─── Entries supplied ───

### config.mk
export PLATFORM = sky130hd
export DESIGN_NAME = sprite_compositor
export DESIGN_NICKNAME = d
export VERILOG_FILES = /design/src/rtl/sprite_compositor.sv
export SDC_FILE = /design/constraint.sdc
export NUM_CORES = 2
export LEC_CHECK = 0
export CORE_MARGIN = 2
export CORE_UTILIZATION = 60
export DETAILED_ROUTE_END_ITERATION = 8
export PLACE_DENSITY = 0.81
export SYNTH_ARGS = -nofsm -noshare
export SYNTH_HDL_FRONTEND = slang
export SYNTH_SLANG_ARGS = --single-unit
### constraint.sdc
create_clock -name clk -period 39.7 [get_ports clk]
set_clock_uncertainty 0.2 [all_clocks]
set_input_delay 11.91 -clock clk [delete_from_list [all_inputs] [get_ports clk]]
set_output_delay 11.91 -clock clk [all_outputs]
set_load 0.02 [all_outputs]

───

**Exercise aim**:
Wherever the word "constraint" appears in the data, return the whole line.

**Solution to this task**:
export SDC_FILE = /design/constraint.sdc
### constraint.sdc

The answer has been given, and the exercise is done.